*Your objective*. The expected answer is every line from the material below that has the word "finalCritPeriodShare".
* * * * * * * * *
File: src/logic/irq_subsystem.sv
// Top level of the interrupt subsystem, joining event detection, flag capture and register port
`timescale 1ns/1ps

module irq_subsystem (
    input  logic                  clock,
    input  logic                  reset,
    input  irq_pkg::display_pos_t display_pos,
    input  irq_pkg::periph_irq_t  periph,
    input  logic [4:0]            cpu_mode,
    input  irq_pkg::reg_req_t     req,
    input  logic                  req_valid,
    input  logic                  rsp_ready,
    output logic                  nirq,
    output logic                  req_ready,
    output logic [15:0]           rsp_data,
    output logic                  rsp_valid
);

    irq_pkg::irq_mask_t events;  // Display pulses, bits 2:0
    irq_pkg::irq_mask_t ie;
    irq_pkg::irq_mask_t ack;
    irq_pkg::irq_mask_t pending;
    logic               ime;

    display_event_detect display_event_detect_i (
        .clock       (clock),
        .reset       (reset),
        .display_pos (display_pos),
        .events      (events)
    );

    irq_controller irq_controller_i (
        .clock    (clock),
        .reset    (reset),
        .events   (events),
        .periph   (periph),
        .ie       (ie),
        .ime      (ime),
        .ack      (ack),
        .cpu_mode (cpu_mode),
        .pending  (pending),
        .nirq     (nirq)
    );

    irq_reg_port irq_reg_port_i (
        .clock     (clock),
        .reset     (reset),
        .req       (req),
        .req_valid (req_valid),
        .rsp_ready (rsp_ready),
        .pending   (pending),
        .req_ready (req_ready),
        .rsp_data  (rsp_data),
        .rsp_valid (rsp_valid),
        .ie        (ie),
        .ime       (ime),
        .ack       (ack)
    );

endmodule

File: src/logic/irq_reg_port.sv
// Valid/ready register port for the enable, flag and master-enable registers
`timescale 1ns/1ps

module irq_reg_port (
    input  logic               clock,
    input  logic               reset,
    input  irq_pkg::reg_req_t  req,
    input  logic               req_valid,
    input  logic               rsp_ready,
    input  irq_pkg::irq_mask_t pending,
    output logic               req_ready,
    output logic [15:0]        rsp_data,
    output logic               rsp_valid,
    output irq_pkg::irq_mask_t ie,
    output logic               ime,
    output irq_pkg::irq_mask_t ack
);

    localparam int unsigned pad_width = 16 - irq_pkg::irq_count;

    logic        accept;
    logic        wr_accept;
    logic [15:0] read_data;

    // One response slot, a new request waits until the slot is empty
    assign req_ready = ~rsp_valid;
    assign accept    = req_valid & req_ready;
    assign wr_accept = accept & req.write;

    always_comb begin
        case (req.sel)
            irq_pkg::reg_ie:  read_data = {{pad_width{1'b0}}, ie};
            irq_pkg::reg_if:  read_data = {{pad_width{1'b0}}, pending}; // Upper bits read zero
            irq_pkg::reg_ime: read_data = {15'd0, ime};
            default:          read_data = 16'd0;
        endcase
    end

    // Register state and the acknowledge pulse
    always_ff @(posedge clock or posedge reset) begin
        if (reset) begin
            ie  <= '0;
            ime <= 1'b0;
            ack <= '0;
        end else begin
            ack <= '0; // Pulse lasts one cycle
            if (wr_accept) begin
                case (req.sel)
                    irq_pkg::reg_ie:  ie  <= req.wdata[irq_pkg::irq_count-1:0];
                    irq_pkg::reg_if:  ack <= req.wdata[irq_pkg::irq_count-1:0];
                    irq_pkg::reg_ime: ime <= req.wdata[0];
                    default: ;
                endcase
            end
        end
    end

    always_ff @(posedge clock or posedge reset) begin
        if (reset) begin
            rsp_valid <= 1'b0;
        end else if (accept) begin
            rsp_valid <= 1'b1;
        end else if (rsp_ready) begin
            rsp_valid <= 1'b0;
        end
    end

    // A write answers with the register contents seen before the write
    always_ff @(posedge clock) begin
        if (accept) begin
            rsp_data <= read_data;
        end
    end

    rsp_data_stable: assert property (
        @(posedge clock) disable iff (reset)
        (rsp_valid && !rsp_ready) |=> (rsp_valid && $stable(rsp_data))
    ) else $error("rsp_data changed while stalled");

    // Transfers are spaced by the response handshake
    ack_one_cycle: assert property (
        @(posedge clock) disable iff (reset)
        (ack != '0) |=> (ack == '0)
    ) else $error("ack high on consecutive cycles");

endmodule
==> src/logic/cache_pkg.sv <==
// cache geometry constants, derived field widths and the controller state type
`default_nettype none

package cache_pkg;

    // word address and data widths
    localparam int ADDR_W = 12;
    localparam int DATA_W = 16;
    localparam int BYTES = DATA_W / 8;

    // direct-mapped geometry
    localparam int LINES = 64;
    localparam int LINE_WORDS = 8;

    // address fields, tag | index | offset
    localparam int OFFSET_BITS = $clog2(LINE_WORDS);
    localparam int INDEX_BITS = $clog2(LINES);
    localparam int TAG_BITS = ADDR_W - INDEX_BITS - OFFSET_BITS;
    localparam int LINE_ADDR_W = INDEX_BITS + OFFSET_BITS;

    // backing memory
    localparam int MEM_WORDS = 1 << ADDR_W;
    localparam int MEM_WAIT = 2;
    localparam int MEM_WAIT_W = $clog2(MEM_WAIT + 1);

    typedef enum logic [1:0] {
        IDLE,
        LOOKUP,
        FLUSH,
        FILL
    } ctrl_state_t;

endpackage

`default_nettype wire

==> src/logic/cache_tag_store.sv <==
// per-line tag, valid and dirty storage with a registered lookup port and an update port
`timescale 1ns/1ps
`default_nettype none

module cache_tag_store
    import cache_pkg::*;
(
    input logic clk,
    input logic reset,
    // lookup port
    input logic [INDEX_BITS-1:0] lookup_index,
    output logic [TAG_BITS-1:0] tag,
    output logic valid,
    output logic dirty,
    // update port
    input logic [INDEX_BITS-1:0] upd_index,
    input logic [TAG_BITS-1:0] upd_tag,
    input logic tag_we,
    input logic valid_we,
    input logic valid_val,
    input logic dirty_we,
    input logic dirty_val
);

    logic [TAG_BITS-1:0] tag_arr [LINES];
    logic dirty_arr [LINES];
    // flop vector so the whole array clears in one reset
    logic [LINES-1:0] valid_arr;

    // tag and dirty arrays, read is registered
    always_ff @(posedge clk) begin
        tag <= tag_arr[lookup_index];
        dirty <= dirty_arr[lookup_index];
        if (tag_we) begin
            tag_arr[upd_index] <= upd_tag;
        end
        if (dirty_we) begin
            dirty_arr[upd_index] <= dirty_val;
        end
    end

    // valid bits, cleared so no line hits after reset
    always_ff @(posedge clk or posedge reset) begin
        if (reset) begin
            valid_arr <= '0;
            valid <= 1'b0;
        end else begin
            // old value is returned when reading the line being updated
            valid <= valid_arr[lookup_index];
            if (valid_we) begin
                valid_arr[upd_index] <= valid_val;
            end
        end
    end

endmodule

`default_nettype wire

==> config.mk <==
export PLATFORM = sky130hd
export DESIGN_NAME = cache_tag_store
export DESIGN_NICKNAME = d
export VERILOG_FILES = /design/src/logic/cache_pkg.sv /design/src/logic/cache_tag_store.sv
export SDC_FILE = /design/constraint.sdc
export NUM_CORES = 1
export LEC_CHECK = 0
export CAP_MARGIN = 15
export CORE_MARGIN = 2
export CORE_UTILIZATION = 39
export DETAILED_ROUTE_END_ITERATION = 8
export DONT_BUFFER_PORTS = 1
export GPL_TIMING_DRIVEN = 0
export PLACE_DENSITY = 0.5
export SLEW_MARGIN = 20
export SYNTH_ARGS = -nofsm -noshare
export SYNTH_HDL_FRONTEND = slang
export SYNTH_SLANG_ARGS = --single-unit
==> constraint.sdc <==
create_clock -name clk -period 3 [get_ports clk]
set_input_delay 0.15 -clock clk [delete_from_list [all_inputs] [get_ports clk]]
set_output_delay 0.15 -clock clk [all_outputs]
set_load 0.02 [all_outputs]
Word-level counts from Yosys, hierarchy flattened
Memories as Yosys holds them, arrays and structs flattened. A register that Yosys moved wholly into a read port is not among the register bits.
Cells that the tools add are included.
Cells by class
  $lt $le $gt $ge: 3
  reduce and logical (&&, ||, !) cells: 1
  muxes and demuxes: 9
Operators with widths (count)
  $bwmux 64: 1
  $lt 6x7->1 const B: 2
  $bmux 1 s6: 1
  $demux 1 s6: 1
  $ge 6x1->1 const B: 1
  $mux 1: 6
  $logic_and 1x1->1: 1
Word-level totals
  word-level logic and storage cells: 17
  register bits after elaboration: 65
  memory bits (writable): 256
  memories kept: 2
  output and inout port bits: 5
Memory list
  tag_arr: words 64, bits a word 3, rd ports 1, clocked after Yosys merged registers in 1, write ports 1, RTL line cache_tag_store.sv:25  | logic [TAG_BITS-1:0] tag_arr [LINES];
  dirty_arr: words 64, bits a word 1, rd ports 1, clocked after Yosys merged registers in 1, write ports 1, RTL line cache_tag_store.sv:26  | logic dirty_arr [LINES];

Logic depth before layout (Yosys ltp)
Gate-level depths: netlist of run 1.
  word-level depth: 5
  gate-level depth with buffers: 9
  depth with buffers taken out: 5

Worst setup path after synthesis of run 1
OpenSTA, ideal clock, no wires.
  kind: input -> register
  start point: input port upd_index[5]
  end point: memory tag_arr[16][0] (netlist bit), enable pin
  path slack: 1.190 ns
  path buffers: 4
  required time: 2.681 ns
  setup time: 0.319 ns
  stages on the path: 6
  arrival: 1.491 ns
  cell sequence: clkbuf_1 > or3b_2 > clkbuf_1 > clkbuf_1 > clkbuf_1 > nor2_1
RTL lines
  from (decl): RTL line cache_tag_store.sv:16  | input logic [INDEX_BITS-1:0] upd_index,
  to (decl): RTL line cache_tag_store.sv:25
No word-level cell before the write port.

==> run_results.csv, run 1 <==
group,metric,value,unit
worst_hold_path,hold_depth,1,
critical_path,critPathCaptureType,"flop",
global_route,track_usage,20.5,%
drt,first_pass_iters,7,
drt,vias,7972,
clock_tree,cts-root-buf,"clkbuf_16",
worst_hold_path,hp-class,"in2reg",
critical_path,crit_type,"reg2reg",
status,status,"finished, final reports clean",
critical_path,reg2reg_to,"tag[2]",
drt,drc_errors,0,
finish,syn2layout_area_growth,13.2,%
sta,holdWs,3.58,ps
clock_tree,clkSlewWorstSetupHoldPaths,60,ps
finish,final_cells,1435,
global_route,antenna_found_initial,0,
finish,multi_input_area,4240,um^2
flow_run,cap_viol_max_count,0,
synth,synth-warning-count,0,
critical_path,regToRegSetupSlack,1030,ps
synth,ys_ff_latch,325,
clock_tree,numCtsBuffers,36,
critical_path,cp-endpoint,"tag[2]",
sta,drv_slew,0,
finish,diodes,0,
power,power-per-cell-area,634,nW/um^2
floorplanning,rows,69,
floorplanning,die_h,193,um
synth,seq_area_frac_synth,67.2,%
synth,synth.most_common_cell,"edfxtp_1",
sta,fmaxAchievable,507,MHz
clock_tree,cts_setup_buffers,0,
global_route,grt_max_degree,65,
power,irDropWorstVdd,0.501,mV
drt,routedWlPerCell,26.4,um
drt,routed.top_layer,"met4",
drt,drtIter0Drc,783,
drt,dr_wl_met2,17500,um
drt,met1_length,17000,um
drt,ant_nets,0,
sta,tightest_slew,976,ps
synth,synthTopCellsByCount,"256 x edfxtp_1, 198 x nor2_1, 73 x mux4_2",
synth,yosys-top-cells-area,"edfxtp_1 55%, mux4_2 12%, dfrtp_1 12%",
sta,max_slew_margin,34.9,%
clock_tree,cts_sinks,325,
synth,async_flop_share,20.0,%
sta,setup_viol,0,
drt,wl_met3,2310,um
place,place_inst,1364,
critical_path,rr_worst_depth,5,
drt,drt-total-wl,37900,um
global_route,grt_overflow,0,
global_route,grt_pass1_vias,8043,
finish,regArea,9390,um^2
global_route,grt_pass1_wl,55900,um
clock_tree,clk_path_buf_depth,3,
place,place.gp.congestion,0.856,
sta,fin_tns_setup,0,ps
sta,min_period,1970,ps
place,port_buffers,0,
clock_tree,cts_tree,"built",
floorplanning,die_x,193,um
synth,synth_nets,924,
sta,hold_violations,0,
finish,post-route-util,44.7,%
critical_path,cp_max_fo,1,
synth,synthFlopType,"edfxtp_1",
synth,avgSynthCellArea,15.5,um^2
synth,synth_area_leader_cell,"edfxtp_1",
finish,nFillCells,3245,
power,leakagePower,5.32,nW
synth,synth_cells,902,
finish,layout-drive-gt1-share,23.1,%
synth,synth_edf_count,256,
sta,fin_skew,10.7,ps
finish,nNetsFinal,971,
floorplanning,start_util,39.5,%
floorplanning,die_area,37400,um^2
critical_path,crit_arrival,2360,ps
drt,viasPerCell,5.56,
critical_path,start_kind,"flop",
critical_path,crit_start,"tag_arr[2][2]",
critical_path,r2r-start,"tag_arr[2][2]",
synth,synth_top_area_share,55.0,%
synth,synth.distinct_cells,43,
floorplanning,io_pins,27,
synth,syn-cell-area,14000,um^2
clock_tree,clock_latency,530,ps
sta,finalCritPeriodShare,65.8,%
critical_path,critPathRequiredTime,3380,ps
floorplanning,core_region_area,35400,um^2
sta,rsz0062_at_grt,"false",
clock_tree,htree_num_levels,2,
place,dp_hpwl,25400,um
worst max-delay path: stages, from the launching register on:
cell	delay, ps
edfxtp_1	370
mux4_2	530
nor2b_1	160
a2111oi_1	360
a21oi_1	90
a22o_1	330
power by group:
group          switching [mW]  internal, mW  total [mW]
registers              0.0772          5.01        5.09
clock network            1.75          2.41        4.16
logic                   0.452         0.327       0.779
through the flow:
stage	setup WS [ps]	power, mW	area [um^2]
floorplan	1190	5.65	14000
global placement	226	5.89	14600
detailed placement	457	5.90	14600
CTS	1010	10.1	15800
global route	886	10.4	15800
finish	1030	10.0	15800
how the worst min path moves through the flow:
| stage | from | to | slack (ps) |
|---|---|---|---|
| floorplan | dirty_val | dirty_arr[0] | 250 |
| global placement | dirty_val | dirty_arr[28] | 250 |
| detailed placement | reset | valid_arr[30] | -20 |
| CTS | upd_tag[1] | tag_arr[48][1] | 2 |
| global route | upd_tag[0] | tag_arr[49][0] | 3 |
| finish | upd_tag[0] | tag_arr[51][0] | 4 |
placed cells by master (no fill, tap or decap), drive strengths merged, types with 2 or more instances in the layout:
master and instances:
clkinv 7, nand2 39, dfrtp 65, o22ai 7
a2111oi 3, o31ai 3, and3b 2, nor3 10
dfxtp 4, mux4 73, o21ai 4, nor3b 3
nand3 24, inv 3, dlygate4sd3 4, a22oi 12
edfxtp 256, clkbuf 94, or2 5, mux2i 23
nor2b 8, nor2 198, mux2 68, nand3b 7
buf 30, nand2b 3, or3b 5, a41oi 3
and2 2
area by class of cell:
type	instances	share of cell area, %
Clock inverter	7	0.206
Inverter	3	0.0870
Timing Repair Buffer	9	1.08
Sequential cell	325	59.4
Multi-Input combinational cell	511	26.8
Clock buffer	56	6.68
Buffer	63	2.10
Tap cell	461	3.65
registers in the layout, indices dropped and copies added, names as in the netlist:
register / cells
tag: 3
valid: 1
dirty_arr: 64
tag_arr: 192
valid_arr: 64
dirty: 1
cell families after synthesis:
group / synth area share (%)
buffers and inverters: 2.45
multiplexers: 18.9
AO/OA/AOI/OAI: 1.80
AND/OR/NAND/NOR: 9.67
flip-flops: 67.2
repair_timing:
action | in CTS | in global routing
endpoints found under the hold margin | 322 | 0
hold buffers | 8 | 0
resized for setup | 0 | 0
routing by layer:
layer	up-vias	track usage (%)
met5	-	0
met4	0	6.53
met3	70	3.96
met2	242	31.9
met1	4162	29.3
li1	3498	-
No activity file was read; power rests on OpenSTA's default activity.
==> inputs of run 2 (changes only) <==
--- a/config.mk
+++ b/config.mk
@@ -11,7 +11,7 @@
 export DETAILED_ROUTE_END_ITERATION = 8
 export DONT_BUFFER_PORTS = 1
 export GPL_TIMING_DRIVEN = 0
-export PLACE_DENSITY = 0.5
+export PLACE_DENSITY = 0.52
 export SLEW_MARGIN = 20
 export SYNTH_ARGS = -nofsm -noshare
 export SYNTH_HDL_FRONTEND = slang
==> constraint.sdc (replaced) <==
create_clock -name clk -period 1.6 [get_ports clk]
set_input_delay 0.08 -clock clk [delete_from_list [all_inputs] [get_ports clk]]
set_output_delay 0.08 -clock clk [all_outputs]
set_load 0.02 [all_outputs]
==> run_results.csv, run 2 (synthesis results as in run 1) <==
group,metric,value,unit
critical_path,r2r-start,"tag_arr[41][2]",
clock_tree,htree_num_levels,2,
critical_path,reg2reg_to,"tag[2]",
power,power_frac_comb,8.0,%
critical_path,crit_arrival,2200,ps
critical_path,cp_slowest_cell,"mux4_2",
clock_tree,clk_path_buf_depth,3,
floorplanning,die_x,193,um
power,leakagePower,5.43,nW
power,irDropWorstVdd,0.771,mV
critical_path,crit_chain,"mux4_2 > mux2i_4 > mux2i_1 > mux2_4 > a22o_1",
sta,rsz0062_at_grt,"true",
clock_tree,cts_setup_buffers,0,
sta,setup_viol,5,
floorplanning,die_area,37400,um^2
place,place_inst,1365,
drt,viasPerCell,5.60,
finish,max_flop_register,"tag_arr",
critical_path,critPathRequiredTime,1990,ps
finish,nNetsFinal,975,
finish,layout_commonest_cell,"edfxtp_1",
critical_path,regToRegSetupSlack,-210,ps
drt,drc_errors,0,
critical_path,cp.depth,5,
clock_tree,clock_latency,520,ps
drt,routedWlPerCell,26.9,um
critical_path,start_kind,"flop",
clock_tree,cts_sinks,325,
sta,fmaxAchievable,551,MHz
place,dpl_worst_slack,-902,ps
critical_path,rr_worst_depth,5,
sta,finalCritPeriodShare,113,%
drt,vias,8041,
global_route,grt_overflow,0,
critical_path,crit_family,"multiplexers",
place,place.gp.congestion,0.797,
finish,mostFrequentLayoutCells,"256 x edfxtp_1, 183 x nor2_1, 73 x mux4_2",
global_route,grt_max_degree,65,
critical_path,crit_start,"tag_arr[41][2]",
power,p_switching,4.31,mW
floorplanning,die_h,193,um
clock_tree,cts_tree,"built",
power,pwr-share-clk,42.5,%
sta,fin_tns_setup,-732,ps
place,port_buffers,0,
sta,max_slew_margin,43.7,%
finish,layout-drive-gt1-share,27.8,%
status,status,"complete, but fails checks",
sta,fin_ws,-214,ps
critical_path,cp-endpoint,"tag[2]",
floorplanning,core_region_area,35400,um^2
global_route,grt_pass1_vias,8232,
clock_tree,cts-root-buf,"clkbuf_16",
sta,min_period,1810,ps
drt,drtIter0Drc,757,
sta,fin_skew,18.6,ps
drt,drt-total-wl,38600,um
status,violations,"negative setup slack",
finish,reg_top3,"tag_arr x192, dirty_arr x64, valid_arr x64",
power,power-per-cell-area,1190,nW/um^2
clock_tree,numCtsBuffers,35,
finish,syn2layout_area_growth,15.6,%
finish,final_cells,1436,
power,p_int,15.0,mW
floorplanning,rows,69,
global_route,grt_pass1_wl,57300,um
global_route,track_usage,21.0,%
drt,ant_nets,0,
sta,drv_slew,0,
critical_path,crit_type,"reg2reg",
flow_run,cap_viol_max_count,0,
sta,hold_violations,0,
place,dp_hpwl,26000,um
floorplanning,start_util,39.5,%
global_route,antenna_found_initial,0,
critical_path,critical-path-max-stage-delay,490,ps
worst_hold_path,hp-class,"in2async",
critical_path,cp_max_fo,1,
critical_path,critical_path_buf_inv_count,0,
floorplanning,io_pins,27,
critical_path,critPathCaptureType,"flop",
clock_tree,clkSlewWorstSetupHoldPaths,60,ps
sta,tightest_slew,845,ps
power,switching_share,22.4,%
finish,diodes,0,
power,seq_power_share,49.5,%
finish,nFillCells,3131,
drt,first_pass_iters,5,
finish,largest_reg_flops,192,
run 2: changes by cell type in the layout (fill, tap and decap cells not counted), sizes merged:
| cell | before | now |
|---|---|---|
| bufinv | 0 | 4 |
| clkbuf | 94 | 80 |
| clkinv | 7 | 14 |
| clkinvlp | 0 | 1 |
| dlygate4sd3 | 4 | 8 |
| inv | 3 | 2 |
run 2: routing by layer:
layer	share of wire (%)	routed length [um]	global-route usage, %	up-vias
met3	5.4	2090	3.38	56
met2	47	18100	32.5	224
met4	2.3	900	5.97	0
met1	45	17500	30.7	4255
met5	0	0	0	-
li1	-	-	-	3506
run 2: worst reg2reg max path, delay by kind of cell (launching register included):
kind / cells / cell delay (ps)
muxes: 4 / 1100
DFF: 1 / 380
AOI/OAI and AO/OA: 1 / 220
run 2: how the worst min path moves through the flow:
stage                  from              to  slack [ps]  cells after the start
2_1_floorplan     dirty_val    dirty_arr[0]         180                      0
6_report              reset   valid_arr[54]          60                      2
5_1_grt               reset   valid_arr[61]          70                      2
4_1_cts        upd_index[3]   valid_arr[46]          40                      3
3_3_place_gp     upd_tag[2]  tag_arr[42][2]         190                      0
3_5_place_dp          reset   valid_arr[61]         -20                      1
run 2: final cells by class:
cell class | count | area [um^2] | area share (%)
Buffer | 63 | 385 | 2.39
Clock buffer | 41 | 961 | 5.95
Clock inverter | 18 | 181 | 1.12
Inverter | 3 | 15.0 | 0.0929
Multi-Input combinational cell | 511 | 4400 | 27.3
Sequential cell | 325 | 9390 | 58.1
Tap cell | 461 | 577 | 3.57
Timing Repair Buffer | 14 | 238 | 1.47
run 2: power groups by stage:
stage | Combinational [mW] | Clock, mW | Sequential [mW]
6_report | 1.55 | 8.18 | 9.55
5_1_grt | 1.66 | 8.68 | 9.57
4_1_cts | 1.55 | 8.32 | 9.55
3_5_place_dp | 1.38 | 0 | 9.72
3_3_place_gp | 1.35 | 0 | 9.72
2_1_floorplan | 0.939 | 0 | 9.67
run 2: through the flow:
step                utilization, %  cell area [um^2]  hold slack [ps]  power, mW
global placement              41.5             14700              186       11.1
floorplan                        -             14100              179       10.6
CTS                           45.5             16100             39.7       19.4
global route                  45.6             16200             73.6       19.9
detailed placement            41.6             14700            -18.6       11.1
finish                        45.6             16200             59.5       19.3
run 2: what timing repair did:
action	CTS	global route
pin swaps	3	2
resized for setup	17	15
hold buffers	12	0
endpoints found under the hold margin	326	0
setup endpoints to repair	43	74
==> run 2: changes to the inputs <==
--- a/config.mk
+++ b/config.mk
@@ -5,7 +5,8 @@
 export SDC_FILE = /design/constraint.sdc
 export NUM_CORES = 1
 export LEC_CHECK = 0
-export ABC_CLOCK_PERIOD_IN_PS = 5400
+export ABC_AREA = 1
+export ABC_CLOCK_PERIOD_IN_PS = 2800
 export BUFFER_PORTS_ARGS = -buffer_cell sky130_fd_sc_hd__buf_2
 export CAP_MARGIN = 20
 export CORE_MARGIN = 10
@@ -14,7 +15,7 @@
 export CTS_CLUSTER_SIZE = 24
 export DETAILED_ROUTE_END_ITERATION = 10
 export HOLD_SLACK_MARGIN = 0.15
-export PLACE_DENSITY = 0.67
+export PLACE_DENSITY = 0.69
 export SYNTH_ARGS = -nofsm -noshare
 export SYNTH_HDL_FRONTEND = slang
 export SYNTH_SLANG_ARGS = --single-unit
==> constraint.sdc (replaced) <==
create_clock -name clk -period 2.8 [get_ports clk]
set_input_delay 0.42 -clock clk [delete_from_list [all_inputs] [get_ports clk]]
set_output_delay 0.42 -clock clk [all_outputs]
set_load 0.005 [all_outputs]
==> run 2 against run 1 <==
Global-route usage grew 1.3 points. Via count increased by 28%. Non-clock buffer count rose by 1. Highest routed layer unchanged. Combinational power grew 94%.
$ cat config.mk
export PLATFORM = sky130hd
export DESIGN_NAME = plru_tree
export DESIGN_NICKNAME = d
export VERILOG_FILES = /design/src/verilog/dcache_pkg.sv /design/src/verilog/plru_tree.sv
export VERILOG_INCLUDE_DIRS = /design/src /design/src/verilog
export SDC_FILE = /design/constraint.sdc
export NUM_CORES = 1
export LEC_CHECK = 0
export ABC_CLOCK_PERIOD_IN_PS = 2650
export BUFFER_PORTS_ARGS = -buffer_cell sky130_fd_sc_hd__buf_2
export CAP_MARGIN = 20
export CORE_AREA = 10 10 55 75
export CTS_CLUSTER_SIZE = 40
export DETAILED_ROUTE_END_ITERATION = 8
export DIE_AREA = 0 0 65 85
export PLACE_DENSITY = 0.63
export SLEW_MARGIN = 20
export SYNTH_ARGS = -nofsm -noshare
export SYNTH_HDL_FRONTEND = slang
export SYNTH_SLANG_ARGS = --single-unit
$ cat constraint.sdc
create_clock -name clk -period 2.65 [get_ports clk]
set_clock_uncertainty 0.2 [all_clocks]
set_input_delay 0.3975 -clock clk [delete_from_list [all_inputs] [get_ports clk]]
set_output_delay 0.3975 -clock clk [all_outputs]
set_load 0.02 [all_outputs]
* * * * * * * * *
*Written answer*.
sta,finalCritPeriodShare,65.8,%
sta,finalCritPeriodShare,113,%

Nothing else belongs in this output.